Dijo todo esto sin reír, tal vez un poco fastidiado porque yo no había dado señales de escucharle con bastante atención.

Sin mostrarle en absoluto los sentimientos que me agitaban el ánimo, contesté:

—No estoy triste… Sólo que aquí hay humo y mucho ruido…

Me siento un poco aturdida.

—¿Nos vamos? —preguntó, solícito.

Dije que sí. Cuando estuvimos en la calle propuso:

—¿Vamos a un hotel?

—No, no —dije de prisa.

Me asustaba la perspectiva de tener que enseñar mi documentación. Además, ya lo tenía decidido:

—Vamos a mi casa.

Cogimos un taxi y le di al chofer la dirección de mi casa. Apenas el taxi se puso en marcha, Giacinti se echó sobre mí manoseándome el cuerpo y besándome el cuello. Por su aliento comprendí que había bebido mucho y debía de estar borracho. Repetía la palabra «muñeca» que se suele decir a las niñas y que, en su boca, me irritaba como un término ridículo y de un tono ligero de profanación. Le dejé hacer un momento y después le dije señalando a la espalda del chofer:

—Será mejor que esperemos a haber llegado, ¿no?

No dijo nada y volvió a caer pesadamente sobre el asiento, con el rostro rojo y congestionado, como fulminado por un repentino malestar. Después farfulló con despecho:

—Le pago para que me lleve a donde quiero y no para que fisgonee lo que hago en el taxi.

Era una idea fija en él eso de que el dinero pudiera cerrar todas las bocas, sobre todo su dinero. Yo no contesté y durante el resto del recorrido permanecimos inmóviles, uno junto a otro, sin tocarnos. Las luces de la ciudad entraban por la ventanilla, nos iluminaban un instante las caras y las manos y después desaparecían. Me parecía extraño hallarme junto a aquel hombre cuya existencia ignoraba unas horas antes y correr en su compañía hacia mi casa, para darme a él como a un querido amante. Estas reflexiones me hicieron breve el viaje. Tuve casi un estremecimiento de asombro al ver que el taxi se detenía en mi calle, en la puerta de mi casa.

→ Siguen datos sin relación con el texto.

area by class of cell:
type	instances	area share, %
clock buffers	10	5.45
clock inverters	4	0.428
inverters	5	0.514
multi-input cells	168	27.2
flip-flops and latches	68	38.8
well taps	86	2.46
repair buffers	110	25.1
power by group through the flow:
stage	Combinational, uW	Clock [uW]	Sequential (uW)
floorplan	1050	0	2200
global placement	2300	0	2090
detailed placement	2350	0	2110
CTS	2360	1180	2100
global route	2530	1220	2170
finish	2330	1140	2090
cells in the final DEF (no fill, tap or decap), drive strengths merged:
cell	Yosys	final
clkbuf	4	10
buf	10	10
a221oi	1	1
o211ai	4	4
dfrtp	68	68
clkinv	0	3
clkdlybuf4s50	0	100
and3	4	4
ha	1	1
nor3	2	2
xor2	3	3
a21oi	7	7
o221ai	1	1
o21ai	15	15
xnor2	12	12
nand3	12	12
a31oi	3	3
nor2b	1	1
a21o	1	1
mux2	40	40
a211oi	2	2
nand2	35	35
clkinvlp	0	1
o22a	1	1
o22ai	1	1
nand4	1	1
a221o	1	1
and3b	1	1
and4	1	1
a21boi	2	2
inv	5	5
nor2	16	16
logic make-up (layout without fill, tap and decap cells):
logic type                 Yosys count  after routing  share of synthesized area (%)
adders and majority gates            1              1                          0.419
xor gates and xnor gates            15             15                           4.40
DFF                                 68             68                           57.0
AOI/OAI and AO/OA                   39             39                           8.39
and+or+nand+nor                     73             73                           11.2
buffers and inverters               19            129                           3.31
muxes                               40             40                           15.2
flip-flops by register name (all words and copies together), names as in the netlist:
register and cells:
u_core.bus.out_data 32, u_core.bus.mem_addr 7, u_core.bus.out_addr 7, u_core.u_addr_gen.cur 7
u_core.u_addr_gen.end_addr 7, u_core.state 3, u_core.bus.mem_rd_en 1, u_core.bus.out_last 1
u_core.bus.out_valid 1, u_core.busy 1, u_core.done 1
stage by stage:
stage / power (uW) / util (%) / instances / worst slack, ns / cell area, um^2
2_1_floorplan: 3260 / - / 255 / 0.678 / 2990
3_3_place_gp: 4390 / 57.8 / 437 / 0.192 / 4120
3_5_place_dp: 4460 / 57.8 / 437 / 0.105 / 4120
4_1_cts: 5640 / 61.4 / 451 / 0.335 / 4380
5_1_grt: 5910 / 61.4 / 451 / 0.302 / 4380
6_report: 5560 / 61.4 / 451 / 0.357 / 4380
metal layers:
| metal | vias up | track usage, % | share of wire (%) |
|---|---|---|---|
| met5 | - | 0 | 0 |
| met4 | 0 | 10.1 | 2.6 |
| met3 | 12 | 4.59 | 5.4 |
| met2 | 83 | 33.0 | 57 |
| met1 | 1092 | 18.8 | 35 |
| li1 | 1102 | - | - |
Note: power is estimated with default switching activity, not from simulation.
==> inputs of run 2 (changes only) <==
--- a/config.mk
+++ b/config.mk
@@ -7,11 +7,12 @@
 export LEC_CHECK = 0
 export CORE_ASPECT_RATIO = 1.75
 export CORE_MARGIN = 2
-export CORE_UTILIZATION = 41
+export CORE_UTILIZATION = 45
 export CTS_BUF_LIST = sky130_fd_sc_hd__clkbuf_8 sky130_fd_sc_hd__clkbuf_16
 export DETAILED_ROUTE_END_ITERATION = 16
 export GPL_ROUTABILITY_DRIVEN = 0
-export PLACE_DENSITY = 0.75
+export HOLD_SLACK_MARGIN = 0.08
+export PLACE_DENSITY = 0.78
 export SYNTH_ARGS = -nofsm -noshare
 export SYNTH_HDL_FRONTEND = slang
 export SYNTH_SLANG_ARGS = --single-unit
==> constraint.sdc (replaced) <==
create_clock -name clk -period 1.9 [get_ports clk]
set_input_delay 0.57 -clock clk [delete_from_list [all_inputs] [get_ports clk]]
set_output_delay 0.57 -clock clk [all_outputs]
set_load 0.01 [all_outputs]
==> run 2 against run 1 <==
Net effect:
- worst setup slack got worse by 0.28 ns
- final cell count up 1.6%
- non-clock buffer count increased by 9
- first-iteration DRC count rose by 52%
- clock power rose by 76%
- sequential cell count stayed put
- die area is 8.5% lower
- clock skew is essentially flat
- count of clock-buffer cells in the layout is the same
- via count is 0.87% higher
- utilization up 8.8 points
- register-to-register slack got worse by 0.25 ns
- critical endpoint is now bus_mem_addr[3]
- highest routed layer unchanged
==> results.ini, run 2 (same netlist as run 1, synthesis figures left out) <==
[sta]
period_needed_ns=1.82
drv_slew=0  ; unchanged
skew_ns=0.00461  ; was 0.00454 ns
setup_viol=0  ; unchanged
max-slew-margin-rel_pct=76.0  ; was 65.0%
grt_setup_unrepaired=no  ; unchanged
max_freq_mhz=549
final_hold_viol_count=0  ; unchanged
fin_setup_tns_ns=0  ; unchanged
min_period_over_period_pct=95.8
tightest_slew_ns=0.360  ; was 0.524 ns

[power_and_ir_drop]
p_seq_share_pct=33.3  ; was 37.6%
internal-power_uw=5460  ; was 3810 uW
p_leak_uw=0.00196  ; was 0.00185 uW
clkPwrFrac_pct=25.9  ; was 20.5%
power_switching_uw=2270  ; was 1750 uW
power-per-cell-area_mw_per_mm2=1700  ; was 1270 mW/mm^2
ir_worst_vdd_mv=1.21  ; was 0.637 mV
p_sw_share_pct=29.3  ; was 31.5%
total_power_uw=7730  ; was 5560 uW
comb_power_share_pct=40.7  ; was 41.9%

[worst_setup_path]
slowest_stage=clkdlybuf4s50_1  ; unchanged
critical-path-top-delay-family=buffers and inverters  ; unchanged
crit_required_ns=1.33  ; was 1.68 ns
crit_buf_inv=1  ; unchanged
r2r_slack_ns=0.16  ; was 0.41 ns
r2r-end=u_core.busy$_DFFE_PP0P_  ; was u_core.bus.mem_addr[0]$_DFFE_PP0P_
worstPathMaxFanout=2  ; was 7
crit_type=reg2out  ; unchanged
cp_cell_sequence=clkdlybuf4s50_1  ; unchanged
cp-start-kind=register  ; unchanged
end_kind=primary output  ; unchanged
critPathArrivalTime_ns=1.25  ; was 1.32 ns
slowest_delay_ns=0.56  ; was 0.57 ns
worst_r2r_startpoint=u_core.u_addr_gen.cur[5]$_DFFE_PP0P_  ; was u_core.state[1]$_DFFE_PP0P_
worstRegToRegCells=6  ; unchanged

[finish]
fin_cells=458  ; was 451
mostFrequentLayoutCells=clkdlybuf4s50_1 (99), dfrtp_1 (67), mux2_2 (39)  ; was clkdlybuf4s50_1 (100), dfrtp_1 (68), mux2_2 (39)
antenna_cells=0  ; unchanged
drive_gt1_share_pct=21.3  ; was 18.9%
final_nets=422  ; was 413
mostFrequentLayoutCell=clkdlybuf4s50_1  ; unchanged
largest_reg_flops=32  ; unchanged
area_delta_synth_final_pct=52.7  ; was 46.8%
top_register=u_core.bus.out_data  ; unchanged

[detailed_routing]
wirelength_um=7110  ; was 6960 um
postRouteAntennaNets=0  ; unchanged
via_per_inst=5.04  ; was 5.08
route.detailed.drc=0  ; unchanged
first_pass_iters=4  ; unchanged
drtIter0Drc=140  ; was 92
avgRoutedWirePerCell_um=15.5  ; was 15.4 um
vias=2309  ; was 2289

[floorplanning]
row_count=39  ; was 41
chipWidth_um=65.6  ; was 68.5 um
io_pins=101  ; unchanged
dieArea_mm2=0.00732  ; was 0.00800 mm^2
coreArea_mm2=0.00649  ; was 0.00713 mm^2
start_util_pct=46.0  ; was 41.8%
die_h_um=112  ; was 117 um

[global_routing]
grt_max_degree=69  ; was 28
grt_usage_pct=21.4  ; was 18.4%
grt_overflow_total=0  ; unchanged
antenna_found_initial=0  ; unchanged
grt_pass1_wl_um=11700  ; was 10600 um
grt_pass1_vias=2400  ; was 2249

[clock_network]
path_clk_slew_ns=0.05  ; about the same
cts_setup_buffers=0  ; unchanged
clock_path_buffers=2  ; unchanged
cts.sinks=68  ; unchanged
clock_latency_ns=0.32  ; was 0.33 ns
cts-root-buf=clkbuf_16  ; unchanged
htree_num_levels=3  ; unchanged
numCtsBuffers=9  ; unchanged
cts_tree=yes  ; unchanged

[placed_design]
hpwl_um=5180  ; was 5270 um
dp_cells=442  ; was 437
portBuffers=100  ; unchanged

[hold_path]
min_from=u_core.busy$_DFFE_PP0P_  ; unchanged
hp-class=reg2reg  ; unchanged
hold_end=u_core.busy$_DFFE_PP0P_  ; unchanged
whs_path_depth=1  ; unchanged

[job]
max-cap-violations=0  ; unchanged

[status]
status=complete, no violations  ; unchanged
<file path="config.mk">
export PLATFORM = sky130hd
export DESIGN_NAME = seq_div_unit
export DESIGN_NICKNAME = d
export VERILOG_FILES = /design/src/rtl/seq_div_unit.sv
export SDC_FILE = /design/constraint.sdc
export NUM_CORES = 1
export LEC_CHECK = 0
export BUFFER_PORTS_ARGS = -buffer_cell sky130_fd_sc_hd__buf_4
export CAP_MARGIN = 15
export CORE_ASPECT_RATIO = 0.9
export CORE_MARGIN = 1
export CORE_UTILIZATION = 54
export CTS_CLUSTER_SIZE = 12
export DETAILED_ROUTE_END_ITERATION = 12
export HOLD_SLACK_MARGIN = 0.03
export PLACE_DENSITY = 0.87
export SYNTH_ARGS = -nofsm -noshare
export SYNTH_HDL_FRONTEND = slang
export SYNTH_SLANG_ARGS = --single-unit
</file>
<file path="constraint.sdc">
create_clock -name clk -period 3.1 [get_ports clk]
set_clock_uncertainty 0.2 [all_clocks]
set_input_delay 0 -clock clk [delete_from_list [all_inputs] [get_ports clk]]
set_output_delay 0 -clock clk [all_outputs]
set_load 0.02 [all_outputs]
</file>
<file path="src/rtl/seq_div_unit.sv">
// ============================================================================
// Module  : seq_div_unit
// Brief   : Iterative radix-2 restoring divider, signed/unsigned per op, with
//           valid/ready handshake, flush and divide-by-zero reporting.
// Revision: 1.0 - initial release
// ============================================================================
`default_nettype none

module seq_div_unit #(
  parameter int WIDTH      = 32,
  parameter bit EARLY_ZERO = 1'b1
) (
  input  logic             clk,
  input  logic             reset,
  input  logic             flush,
  input  logic             in_valid,
  output logic             in_ready,
  input  logic             in_signed,
  input  logic [WIDTH-1:0] dividend,
  input  logic [WIDTH-1:0] divisor,
  output logic             out_valid,
  input  logic             out_ready,
  output logic [WIDTH-1:0] quotient,
  output logic [WIDTH-1:0] remainder,
  output logic             div_by_zero,
  output logic             busy
);

  localparam int CNT_W = $clog2(WIDTH);
  localparam logic [CNT_W-1:0] c_last_step = CNT_W'(WIDTH - 1);

  localparam logic [2:0] c_st_idle = 3'd0;
  localparam logic [2:0] c_st_prep = 3'd1;
  localparam logic [2:0] c_st_calc = 3'd2;
  localparam logic [2:0] c_st_fix  = 3'd3;
  localparam logic [2:0] c_st_done = 3'd4;

  logic [2:0]       state_q, state_d;
  logic             accept;

  logic [WIDTH-1:0] dvd_raw_q, dvd_raw_d;
  logic [WIDTH-1:0] dvs_raw_q, dvs_raw_d;
  logic             sgn_q, sgn_d;
  logic             zero_q, zero_d;
  logic [WIDTH-1:0] dvs_mag_q, dvs_mag_d;
  logic [WIDTH-1:0] rem_q, rem_d;
  logic [WIDTH-1:0] quo_q, quo_d;
  logic             q_neg_q, q_neg_d;
  logic             r_neg_q, r_neg_d;
  logic [CNT_W-1:0] cnt_q, cnt_d;
  logic [WIDTH-1:0] quotient_q, quotient_d;
  logic [WIDTH-1:0] remainder_q, remainder_d;
  logic             dbz_q, dbz_d;

  logic             dvd_neg, dvs_neg;
  logic [WIDTH:0]   rem_shift, diff;

  // ---------------------------------------------------------------- state reg
  always_ff @(posedge clk) begin
    if (reset) state_q <= c_st_idle;
    else       state_q <= state_d;
  end

  // --------------------------------------------------------------- next state
  always_comb begin
    state_d = state_q;
    case (state_q)
      c_st_idle: if (accept) state_d = c_st_prep;
      c_st_prep: state_d = (zero_q && EARLY_ZERO) ? c_st_done : c_st_calc;
      c_st_calc: if (cnt_q == c_last_step) state_d = c_st_fix;
      c_st_fix:  state_d = c_st_done;
      c_st_done: begin
        if (accept)         state_d = c_st_prep;
        else if (out_ready) state_d = c_st_idle;
      end
      default:   state_d = c_st_idle;
    endcase
    if (flush) state_d = c_st_idle;
  end

  // ------------------------------------------------------------------ outputs
  always_comb begin
    in_ready  = ~flush & ((state_q == c_st_idle) | ((state_q == c_st_done) & out_ready));
    accept    = in_valid & in_ready;
    out_valid = (state_q == c_st_done);
    busy      = (state_q != c_st_idle);
  end

  // ----------------------------------------------------------------- datapath
  always_comb begin
    dvd_raw_d   = dvd_raw_q;
    dvs_raw_d   = dvs_raw_q;
    sgn_d       = sgn_q;
    zero_d      = zero_q;
    dvs_mag_d   = dvs_mag_q;
    rem_d       = rem_q;
    quo_d       = quo_q;
    q_neg_d     = q_neg_q;
    r_neg_d     = r_neg_q;
    cnt_d       = cnt_q;
    quotient_d  = quotient_q;
    remainder_d = remainder_q;
    dbz_d       = dbz_q;

    dvd_neg   = sgn_q & dvd_raw_q[WIDTH-1];
    dvs_neg   = sgn_q & dvs_raw_q[WIDTH-1];
    rem_shift = {rem_q, quo_q[WIDTH-1]};
    diff      = rem_shift - {1'b0, dvs_mag_q};

    if (accept) begin
      dvd_raw_d = dividend;
      dvs_raw_d = divisor;
      sgn_d     = in_signed;
      zero_d    = (divisor == '0);
    end

    case (state_q)
      c_st_prep: begin
        quo_d     = dvd_neg ? -dvd_raw_q : dvd_raw_q;
        dvs_mag_d = dvs_neg ? -dvs_raw_q : dvs_raw_q;
        rem_d     = '0;
        cnt_d     = '0;
        q_neg_d   = dvd_neg ^ dvs_neg;
        r_neg_d   = dvd_neg;
      end
      c_st_calc: begin
        // Quotient bits shift in from the right as dividend bits shift out the top.
        if (!diff[WIDTH]) begin
          rem_d = diff[WIDTH-1:0];
          quo_d = {quo_q[WIDTH-2:0], 1'b1};
        end else begin
          rem_d = rem_shift[WIDTH-1:0];
          quo_d = {quo_q[WIDTH-2:0], 1'b0};
        end
        cnt_d = cnt_q + 1'b1;
      end
      default: ;
    endcase

    // Result registers load only on entry to DONE; a flush never gets here.
    if ((state_d == c_st_done) && (state_q != c_st_done)) begin
      if (zero_q) begin
        quotient_d  = '1;
        remainder_d = dvd_raw_q;
        dbz_d       = 1'b1;
      end else begin
        quotient_d  = q_neg_q ? -quo_q : quo_q;
        remainder_d = r_neg_q ? -rem_q : rem_q;
        dbz_d       = 1'b0;
      end
    end
  end

  always_ff @(posedge clk) begin
    if (reset) begin
      dvd_raw_q   <= '0;
      dvs_raw_q   <= '0;
      sgn_q       <= 1'b0;
      zero_q      <= 1'b0;
      dvs_mag_q   <= '0;
      rem_q       <= '0;
      quo_q       <= '0;
      q_neg_q     <= 1'b0;
      r_neg_q     <= 1'b0;
      cnt_q       <= '0;
      quotient_q  <= '0;
      remainder_q <= '0;
      dbz_q       <= 1'b0;
    end else begin
      dvd_raw_q   <= dvd_raw_d;
      dvs_raw_q   <= dvs_raw_d;
      sgn_q       <= sgn_d;
      zero_q      <= zero_d;
      dvs_mag_q   <= dvs_mag_d;
      rem_q       <= rem_d;
      quo_q       <= quo_d;
      q_neg_q     <= q_neg_d;
      r_neg_q     <= r_neg_d;
      cnt_q       <= cnt_d;
      quotient_q  <= quotient_d;
      remainder_q <= remainder_d;
      dbz_q       <= dbz_d;
    end
  end

  assign quotient    = quotient_q;
  assign remainder   = remainder_q;
  assign div_by_zero = dbz_q;

endmodule

`default_nettype wire
</file>
## src/rtl/vx_cluster_ctrl.sv

```systemverilog
// vx_cluster_ctrl: cluster-level control for NUM_SOCKETS sockets.
//   - Forwards base-range DCR writes to the sockets enabled in socket_mask,
//     through DCR_STAGES register stages (0 = combinational path).
//   - Aggregates per-socket busy into a debounced cluster busy.
//   - Runs the host quiesce handshake (halt sockets, wait for drain, ack).
// Ports:
//   clk, reset                 clock, asynchronous active-high reset
//   dcr_wr_valid/addr/data     cluster DCR write input
//   sock_dcr_valid/addr/data   per-socket strobe vector, shared addr/data
//   socket_mask                current socket enable mask
//   per_socket_busy, busy      raw socket busy in, debounced busy out
//   quiesce_req                host level request to halt and drain
//   socket_halt, quiesce_ack   per-socket halt, cluster halted-and-idle
module vx_cluster_ctrl #(
  parameter int unsigned NUM_SOCKETS = 4,
  parameter int unsigned DCR_ADDR_W  = 12,
  parameter int unsigned DCR_DATA_W  = 32,
  parameter logic [DCR_ADDR_W-1:0] BASE_BEGIN = DCR_ADDR_W'('h001),
  parameter logic [DCR_ADDR_W-1:0] BASE_END   = DCR_ADDR_W'('h020),
  parameter logic [DCR_ADDR_W-1:0] MASK_ADDR  = DCR_ADDR_W'('h0FF),
  parameter int unsigned DCR_STAGES  = 1,
  parameter int unsigned IDLE_CYCLES = 4
) (
  input  logic                   clk,
  input  logic                   reset,
  input  logic                   dcr_wr_valid,
  input  logic [DCR_ADDR_W-1:0]  dcr_wr_addr,
  input  logic [DCR_DATA_W-1:0]  dcr_wr_data,
  output logic [NUM_SOCKETS-1:0] sock_dcr_valid,
  output logic [DCR_ADDR_W-1:0]  sock_dcr_addr,
  output logic [DCR_DATA_W-1:0]  sock_dcr_data,
  output logic [NUM_SOCKETS-1:0] socket_mask,
  input  logic [NUM_SOCKETS-1:0] per_socket_busy,
  output logic                   busy,
  input  logic                   quiesce_req,
  output logic [NUM_SOCKETS-1:0] socket_halt,
  output logic                   quiesce_ack
);

  localparam int unsigned CNT_W = 8;
  localparam logic [CNT_W-1:0] IDLE_MAX = CNT_W'(IDLE_CYCLES);

  typedef enum logic [1:0] {
    ST_IDLE = 2'd0,
    ST_HALT = 2'd1,
    ST_DONE = 2'd2
  } state_e;

  logic                   mask_wr_c;
  logic                   fwd_c;
  logic                   pipe_occ_c;
  logic                   pending_c;

  logic [NUM_SOCKETS-1:0] socket_mask_q, socket_mask_d;
  logic [CNT_W-1:0]       idle_cnt_q, idle_cnt_d;
  logic                   busy_q, busy_d;
  state_e                 state_q, state_d;
  logic [NUM_SOCKETS-1:0] halt_q, halt_d;
  logic                   ack_q, ack_d;

  // DCR decode; the mask register wins over an overlapping base range
  always_comb begin
    mask_wr_c = dcr_wr_valid && (dcr_wr_addr == MASK_ADDR);
    fwd_c     = dcr_wr_valid && !mask_wr_c &&
                (dcr_wr_addr >= BASE_BEGIN) && (dcr_wr_addr < BASE_END);
  end

  // Socket enable mask
  always_comb begin
    socket_mask_d = socket_mask_q;
    if (mask_wr_c) socket_mask_d = NUM_SOCKETS'(dcr_wr_data);
  end

  always_ff @(posedge clk or posedge reset) begin
    if (reset) socket_mask_q <= '1;
    else       socket_mask_q <= socket_mask_d;
  end

  // Forwarding path. occ tracks accepted writes even when the mask is zero,
  // so a consumed-but-strobeless write still holds off the quiesce ack.
  if (DCR_STAGES == 0) begin : g_comb
    assign sock_dcr_valid = fwd_c ? socket_mask_q : '0;
    assign sock_dcr_addr  = dcr_wr_addr;
    assign sock_dcr_data  = dcr_wr_data;
    assign pipe_occ_c     = 1'b0;
  end else begin : g_pipe
    logic [NUM_SOCKETS-1:0] vld_q  [DCR_STAGES];
    logic [NUM_SOCKETS-1:0] vld_d  [DCR_STAGES];
    logic [DCR_ADDR_W-1:0]  addr_q [DCR_STAGES];
    logic [DCR_ADDR_W-1:0]  addr_d [DCR_STAGES];
    logic [DCR_DATA_W-1:0]  data_q [DCR_STAGES];
    logic [DCR_DATA_W-1:0]  data_d [DCR_STAGES];
    logic [DCR_STAGES-1:0]  occ_q, occ_d;

    always_comb begin
      vld_d[0]  = fwd_c ? socket_mask_q : '0;
      addr_d[0] = dcr_wr_addr;
      data_d[0] = dcr_wr_data;
      occ_d     = '0;
      occ_d[0]  = fwd_c;
      for (int i = 1; i < int'(DCR_STAGES); i++) begin
        vld_d[i]  = vld_q[i-1];
        addr_d[i] = addr_q[i-1];
        data_d[i] = data_q[i-1];
        occ_d[i]  = occ_q[i-1];
      end
    end

    always_ff @(posedge clk or posedge reset) begin
      if (reset) begin
        vld_q  <= '{default: '0};
        addr_q <= '{default: '0};
        data_q <= '{default: '0};
        occ_q  <= '0;
      end else begin
        vld_q  <= vld_d;
        addr_q <= addr_d;
        data_q <= data_d;
        occ_q  <= occ_d;
      end
    end

    assign sock_dcr_valid = vld_q[DCR_STAGES-1];
    assign sock_dcr_addr  = addr_q[DCR_STAGES-1];
    assign sock_dcr_data  = data_q[DCR_STAGES-1];
    assign pipe_occ_c     = |occ_q;
  end

  assign pending_c = fwd_c | pipe_occ_c;

  // Busy debounce: rise immediately, fall after IDLE_CYCLES idle cycles
  always_comb begin
    idle_cnt_d = idle_cnt_q;
    busy_d     = busy_q;
    if (|per_socket_busy) begin
      busy_d     = 1'b1;
      idle_cnt_d = '0;
    end else if (idle_cnt_q < IDLE_MAX) begin
      idle_cnt_d = idle_cnt_q + CNT_W'(1);
      if (idle_cnt_d == IDLE_MAX) busy_d = 1'b0;
    end
  end

  always_ff @(posedge clk or posedge reset) begin
    if (reset) begin
      idle_cnt_q <= '0;
      busy_q     <= 1'b0;
    end else begin
      idle_cnt_q <= idle_cnt_d;
      busy_q     <= busy_d;
    end
  end

  // Quiesce FSM; halt/ack registered from the next state so they track it
  always_comb begin
    state_d = state_q;
    halt_d  = '0;
    ack_d   = 1'b0;
    case (state_q)
      ST_IDLE: if (quiesce_req) state_d = ST_HALT;
      ST_HALT: begin
        if (!quiesce_req)                 state_d = ST_IDLE;
        else if (!busy_q && !pending_c)   state_d = ST_DONE;
      end
      ST_DONE: if (!quiesce_req) state_d = ST_IDLE;
      default: state_d = ST_IDLE;
    endcase
    if (state_d != ST_IDLE) halt_d = socket_mask_d;
    ack_d = (state_d == ST_DONE);
  end

  always_ff @(posedge clk or posedge reset) begin
    if (reset) begin
      state_q <= ST_IDLE;
      halt_q  <= '0;
      ack_q   <= 1'b0;
    end else begin
      state_q <= state_d;
      halt_q  <= halt_d;
      ack_q   <= ack_d;
    end
  end

  assign socket_mask = socket_mask_q;
  assign busy        = busy_q;
  assign socket_halt = halt_q;
  assign quiesce_ack = ack_q;

endmodule

```
`src/rtl/regfile_sb.sv`:
```
// regfile_sb: 2R/2W register file (core + MAU load port) with load scoreboard.
// Ports: clk/reset, core wr (run_en,rd_en,rd,data_in), MAU wr (rdmau_en,rdmau,
// data_mau_in), reads (rs1/rs2 -> data_out1/2), issue (issue_en,issue_rd),
// status (stall, busy_cnt, waw_err).
module regfile_sb #(
  parameter int XLEN   = 32,
  parameter int NREG   = 32,
  parameter int AW     = 5,
  parameter int BYPASS = 1
) (
  input  logic            clk,
  input  logic            reset,
  input  logic            run_en,
  input  logic            rd_en,
  input  logic [AW-1:0]   rd,
  input  logic [XLEN-1:0] data_in,
  input  logic            rdmau_en,
  input  logic [AW-1:0]   rdmau,
  input  logic [XLEN-1:0] data_mau_in,
  input  logic            rs1_en,
  input  logic [AW-1:0]   rs1,
  input  logic            rs2_en,
  input  logic [AW-1:0]   rs2,
  output logic [XLEN-1:0] data_out1,
  output logic [XLEN-1:0] data_out2,
  input  logic            issue_en,
  input  logic [AW-1:0]   issue_rd,
  output logic            stall,
  output logic [AW:0]     busy_cnt,
  output logic            waw_err
);

  logic [XLEN-1:0] rf_q [NREG];
  logic [NREG-1:0] busy_q, busy_d;
  logic [AW:0]     cnt_q, cnt_d;
  logic            waw_q, waw_d;

  logic core_we, mau_we, iss_we;
  logic ok_rd, ok_mau, ok_iss, ok_rs1, ok_rs2;
  logic stall1, stall2;

  // Index 0 is hardwired zero; indices >= NREG do not exist.
  function automatic logic idx_ok(input logic [AW-1:0] idx);
    return (idx != '0) && ({1'b0, idx} < (AW+1)'(NREG));
  endfunction

  assign ok_rd  = idx_ok(rd);
  assign ok_mau = idx_ok(rdmau);
  assign ok_iss = idx_ok(issue_rd);
  assign ok_rs1 = idx_ok(rs1);
  assign ok_rs2 = idx_ok(rs2);

  assign core_we = run_en & rd_en & ok_rd;
  assign mau_we  = rdmau_en & ok_mau;
  assign iss_we  = issue_en & ok_iss;

  // Read ports: core write has priority over MAU write when forwarding.
  always_comb begin
    data_out1 = '0;
    if (rs1_en && ok_rs1) begin
      if (BYPASS != 0 && core_we && rd == rs1)
        data_out1 = data_in;
      else if (BYPASS != 0 && mau_we && rdmau == rs1)
        data_out1 = data_mau_in;
      else
        data_out1 = rf_q[rs1];
    end
  end

  always_comb begin
    data_out2 = '0;
    if (rs2_en && ok_rs2) begin
      if (BYPASS != 0 && core_we && rd == rs2)
        data_out2 = data_in;
      else if (BYPASS != 0 && mau_we && rdmau == rs2)
        data_out2 = data_mau_in;
      else
        data_out2 = rf_q[rs2];
    end
  end

  // A pending source no longer stalls when its load lands this cycle
  // and the value can be forwarded.
  always_comb begin
    stall1 = rs1_en & ok_rs1 & busy_q[rs1];
    stall2 = rs2_en & ok_rs2 & busy_q[rs2];
    if (BYPASS != 0 && mau_we && rdmau == rs1) stall1 = 1'b0;
    if (BYPASS != 0 && mau_we && rdmau == rs2) stall2 = 1'b0;
  end

  assign stall = stall1 | stall2;

  // Clear then set, so a back-to-back load to the same index stays busy.
  always_comb begin
    busy_d = busy_q;
    if (mau_we) busy_d[rdmau]   = 1'b0;
    if (iss_we) busy_d[issue_rd] = 1'b1;
  end

  always_comb begin
    cnt_d = '0;
    for (int i = 0; i < NREG; i++)
      cnt_d = cnt_d + {{AW{1'b0}}, busy_d[i]};
  end

  assign waw_d = waw_q | (core_we & busy_q[rd]);

  always_ff @(posedge clk) begin
    if (reset) begin
      for (int i = 0; i < NREG; i++) rf_q[i] <= '0;
      busy_q <= '0;
      cnt_q  <= '0;
      waw_q  <= 1'b0;
    end else begin
      if (mau_we)  rf_q[rdmau] <= data_mau_in;
      // Later assignment wins: core data beats MAU on the same index.
      if (core_we) rf_q[rd]    <= data_in;
      busy_q <= busy_d;
      cnt_q  <= cnt_d;
      waw_q  <= waw_d;
    end
  end

  assign busy_cnt = cnt_q;
  assign waw_err  = waw_q;

endmodule

```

En la escalera dije a Giacinti en la oscuridad:

—Por favor, no hagas ruido al entrar; vivo con mi madre.

—No te preocupes, muñeca —contestó.

Al llegar al descansillo, abrí la puerta. Giacinti estaba detrás de mí, lo cogí por la mano y sin encender luces, lo llevé a través del recibidor hasta la puerta de mi habitación, que era la primera a la izquierda. Le hice entrar delante, encendí la lámpara que había junto al lecho y desde el umbral dirigí a mis muebles una mirada que parecía un adiós. Contento de haber encontrado una habitación nueva y limpia cuando quizá temía verse entre miseria y suciedad, Giacinti exhaló un suspiro de satisfacción y se quitó el abrigo echándolo sobre una silla. Le dije que me esperara y salí del cuarto.